What follows belongs to an exercise in optimizing a design on an open flow for small area, a short achievable clock period and few clock cycles per item; a production flow would make more cautious choices.
The RTL was checked by simulation tests, not by an equivalence proof against the original design.

## the baseline
## epoch_seconds_to_date
module epoch_seconds_to_date (
    input  logic        i_clk,
    input  logic        i_rst_n,
    input  logic        start,
    output logic        busy,
    input  logic [31:0] i_epoch_seconds,
    output logic        o_done,
    output logic [11:0] o_year,
    output logic [3:0]  o_month,
    output logic [4:0]  o_day,
    output logic [4:0]  o_hour,
    output logic [5:0]  o_minute,
    output logic [5:0]  o_second
);
Size in the first run: ~800 cells after synthesis, ~37 flip-flops, about 75 I/O pins, about 8100 sq um of cells after synthesis.
Settings: LEC_CHECK=0, CAP_MARGIN=20, CORE_MARGIN=2, CORE_UTILIZATION=40, CTS_BUF_LIST=sky130_fd_sc_hd__clkbuf_8, SLEW_MARGIN=20, SYNTH_HIERARCHICAL=1; clock period 20.0 ns.
standard.sh (not shown) runs the stock make flow with config.mk's settings and CLKGATE_MAP_FILE= SYNTH_SCRIPT=/design/flow/synth_recipe.tcl, a recipe that flattens the netlist after the stock synthesis.
==> flow/flow/run.sh <==
#!/bin/bash
# Standard layout (bash standard.sh, its synthesis unchanged), with the ports
# buffered by buf_2 cells and timing repair aiming for a larger setup slack.
set -e
cp standard.sh standard.sh.log
export BUFFER_PORTS_ARGS="-buffer_cell sky130_fd_sc_hd__buf_2"
export SETUP_SLACK_MARGIN=10.4
bash standard.sh > standard_run.log 2>&1
Testbench counts of the baseline, summed over its fixed seeds: cycles 3,208, items 3,200.
### the baseline -> the candidate
diff --git a/flow/flow/run.sh b/flow/flow/run.sh
--- a/flow/flow/run.sh
+++ b/flow/flow/run.sh
@@ -7 +7 @@
-export SETUP_SLACK_MARGIN=10.4
+export SETUP_SLACK_MARGIN=10.1
### Flow results
- Total wire length after detailed routing is higher on the baseline
- Worst slew margin relative to its limit (higher): the candidate
- [the candidate] arrival time of data at the critical path endpoint rose 0.12 ns relative to the baseline
- The candidate leaves less setup margin than the baseline.
- For the candidate, the highest-delay cell along the critical path was sky130_fd_sc_hd__dfxtp_2, unlike the baseline, where it was sky130_fd_sc_hd__dfxtp_4.

---

build 34:
Another version of the RTL of epoch_seconds_to_date (not shown whole).
Size: roughly 75 I/O pins, roughly 0.0084 sq mm of cells after synthesis.
// epoch_seconds_to_date
module epoch_seconds_to_date (
    input  logic        i_clk,
    input  logic        i_rst_n,
    input  logic        start,
    output logic        busy,
    input  logic [31:0] i_epoch_seconds,
    output logic        o_done,
    output logic [11:0] o_year,
    output logic [3:0]  o_month,
    output logic [4:0]  o_day,
    output logic [4:0]  o_hour,
    output logic [5:0]  o_minute,
    output logic [5:0]  o_second
);
    localparam logic [31:0] SKIP_2100 = 32'd4107542400;
    logic [24:0] q;
    logic [0:0]  skip;
    assign q    = i_epoch_seconds[31:7];
    assign skip = i_epoch_seconds >= SKIP_2100;
    logic a1;
    logic a2;
    logic a3;
    logic a4;
    logic a5;
    logic a6;
    logic a7;
    logic a8;
    logic a9;
    logic a10;
    logic a11;
    logic a12;
    logic a13;
    logic a14;
    logic a15;
    logic a16;
    logic a17;
    logic a18;
    logic a19;
    logic a20;
    logic a21;
    logic a22;
    logic a23;
    logic a24;
    logic a25;
    logic a26;
    logic a27;
    logic a28;
    logic a29;
    logic a30;
    logic a31;
    logic a32;
    logic a33;
    logic a34;
    logic a35;
    logic a36;
    logic a37;
    logic a38;
    logic a39;
    logic a40;
    logic a41;
    logic a42;
    logic a43;
    logic a44;
    logic a45;
    logic a46;
    logic a47;
    logic a48;
    logic a49;
    logic a50;
    logic a51;
    logic a52;
    logic a53;
    logic a54;
    logic a55;
    logic a56;
    logic a57;
    logic a58;
    logic a59;
    logic a60;
    logic a61;
    logic a62;
    logic a63;
    logic a64;
    logic a65;
    logic a66;
    logic a67;
    logic a68;
    logic a69;
    logic a70;
    logic a71;
    logic a72;
    logic a73;
    logic a74;
    logic a75;
    logic a76;
    logic a77;
    logic a78;
    logic a79;
    logic a80;
    logic a81;
    logic a82;
    logic a83;
    logic a84;
    logic a85;
    logic a86;
    logic a87;
    logic a88;
    logic a89;
    logic a90;
    logic a91;
    logic a92;
    logic a93;
  ...
export LEC_CHECK = 0
export CAP_MARGIN = 20
export CORE_MARGIN = 2
export CORE_UTILIZATION = 40
export SLEW_MARGIN = 20
export SYNTH_HIERARCHICAL = 1
create_clock -name core_clock -period 20.0 [get_ports {i_clk}]
==> flow/flow/run.sh <==
#!/bin/bash
# Standard layout (bash standard.sh, its synthesis unchanged), with the ports
# buffered by buf_1 cells and timing repair aiming for a larger setup slack.
set -e
cp standard.sh standard.sh.log
export BUFFER_PORTS_ARGS="-buffer_cell sky130_fd_sc_hd__buf_1"
export SETUP_SLACK_MARGIN=10.0
bash standard.sh > standard_run.log 2>&1
Testbench counts of build 34, summed over its fixed seeds: cycles 3,208, items 3,200.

• What to do
All of the data above must be set down again exactly.

• Solution for this task
What follows belongs to an exercise in optimizing a design on an open flow for small area, a short achievable clock period and few clock cycles per item; a production flow would make more cautious choices.
The RTL was checked by simulation tests, not by an equivalence proof against the original design.

## the baseline
## epoch_seconds_to_date
module epoch_seconds_to_date (
    input  logic        i_clk,
    input  logic        i_rst_n,
    input  logic        start,
    output logic        busy,
    input  logic [31:0] i_epoch_seconds,
    output logic        o_done,
    output logic [11:0] o_year,
    output logic [3:0]  o_month,
    output logic [4:0]  o_day,
    output logic [4:0]  o_hour,
    output logic [5:0]  o_minute,
    output logic [5:0]  o_second
);
Size in the first run: ~800 cells after synthesis, ~37 flip-flops, about 75 I/O pins, about 8100 sq um of cells after synthesis.
Settings: LEC_CHECK=0, CAP_MARGIN=20, CORE_MARGIN=2, CORE_UTILIZATION=40, CTS_BUF_LIST=sky130_fd_sc_hd__clkbuf_8, SLEW_MARGIN=20, SYNTH_HIERARCHICAL=1; clock period 20.0 ns.
standard.sh (not shown) runs the stock make flow with config.mk's settings and CLKGATE_MAP_FILE= SYNTH_SCRIPT=/design/flow/synth_recipe.tcl, a recipe that flattens the netlist after the stock synthesis.
==> flow/flow/run.sh <==
#!/bin/bash
# Standard layout (bash standard.sh, its synthesis unchanged), with the ports
# buffered by buf_2 cells and timing repair aiming for a larger setup slack.
set -e
cp standard.sh standard.sh.log
export BUFFER_PORTS_ARGS="-buffer_cell sky130_fd_sc_hd__buf_2"
export SETUP_SLACK_MARGIN=10.4
bash standard.sh > standard_run.log 2>&1
Testbench counts of the baseline, summed over its fixed seeds: cycles 3,208, items 3,200.
### the baseline -> the candidate
diff --git a/flow/flow/run.sh b/flow/flow/run.sh
--- a/flow/flow/run.sh
+++ b/flow/flow/run.sh
@@ -7 +7 @@
-export SETUP_SLACK_MARGIN=10.4
+export SETUP_SLACK_MARGIN=10.1
### Flow results
- Total wire length after detailed routing is higher on the baseline
- Worst slew margin relative to its limit (higher): the candidate
- [the candidate] arrival time of data at the critical path endpoint rose 0.12 ns relative to the baseline
- The candidate leaves less setup margin than the baseline.
- For the candidate, the highest-delay cell along the critical path was sky130_fd_sc_hd__dfxtp_2, unlike the baseline, where it was sky130_fd_sc_hd__dfxtp_4.

---

build 34:
Another version of the RTL of epoch_seconds_to_date (not shown whole).
Size: roughly 75 I/O pins, roughly 0.0084 sq mm of cells after synthesis.
// epoch_seconds_to_date
module epoch_seconds_to_date (
    input  logic        i_clk,
    input  logic        i_rst_n,
    input  logic        start,
    output logic        busy,
    input  logic [31:0] i_epoch_seconds,
    output logic        o_done,
    output logic [11:0] o_year,
    output logic [3:0]  o_month,
    output logic [4:0]  o_day,
    output logic [4:0]  o_hour,
    output logic [5:0]  o_minute,
    output logic [5:0]  o_second
);
    localparam logic [31:0] SKIP_2100 = 32'd4107542400;
    logic [24:0] q;
    logic [0:0]  skip;
    assign q    = i_epoch_seconds[31:7];
    assign skip = i_epoch_seconds >= SKIP_2100;
    logic a1;
    logic a2;
    logic a3;
    logic a4;
    logic a5;
    logic a6;
    logic a7;
    logic a8;
    logic a9;
    logic a10;
    logic a11;
    logic a12;
    logic a13;
    logic a14;
    logic a15;
    logic a16;
    logic a17;
    logic a18;
    logic a19;
    logic a20;
    logic a21;
    logic a22;
    logic a23;
    logic a24;
    logic a25;
    logic a26;
    logic a27;
    logic a28;
    logic a29;
    logic a30;
    logic a31;
    logic a32;
    logic a33;
    logic a34;
    logic a35;
    logic a36;
    logic a37;
    logic a38;
    logic a39;
    logic a40;
    logic a41;
    logic a42;
    logic a43;
    logic a44;
    logic a45;
    logic a46;
    logic a47;
    logic a48;
    logic a49;
    logic a50;
    logic a51;
    logic a52;
    logic a53;
    logic a54;
    logic a55;
    logic a56;
    logic a57;
    logic a58;
    logic a59;
    logic a60;
    logic a61;
    logic a62;
    logic a63;
    logic a64;
    logic a65;
    logic a66;
    logic a67;
    logic a68;
    logic a69;
    logic a70;
    logic a71;
    logic a72;
    logic a73;
    logic a74;
    logic a75;
    logic a76;
    logic a77;
    logic a78;
    logic a79;
    logic a80;
    logic a81;
    logic a82;
    logic a83;
    logic a84;
    logic a85;
    logic a86;
    logic a87;
    logic a88;
    logic a89;
    logic a90;
    logic a91;
    logic a92;
    logic a93;
  ...
export LEC_CHECK = 0
export CAP_MARGIN = 20
export CORE_MARGIN = 2
export CORE_UTILIZATION = 40
export SLEW_MARGIN = 20
export SYNTH_HIERARCHICAL = 1
create_clock -name core_clock -period 20.0 [get_ports {i_clk}]
==> flow/flow/run.sh <==
#!/bin/bash
# Standard layout (bash standard.sh, its synthesis unchanged), with the ports
# buffered by buf_1 cells and timing repair aiming for a larger setup slack.
set -e
cp standard.sh standard.sh.log
export BUFFER_PORTS_ARGS="-buffer_cell sky130_fd_sc_hd__buf_1"
export SETUP_SLACK_MARGIN=10.0
bash standard.sh > standard_run.log 2>&1
Testbench counts of build 34, summed over its fixed seeds: cycles 3,208, items 3,200.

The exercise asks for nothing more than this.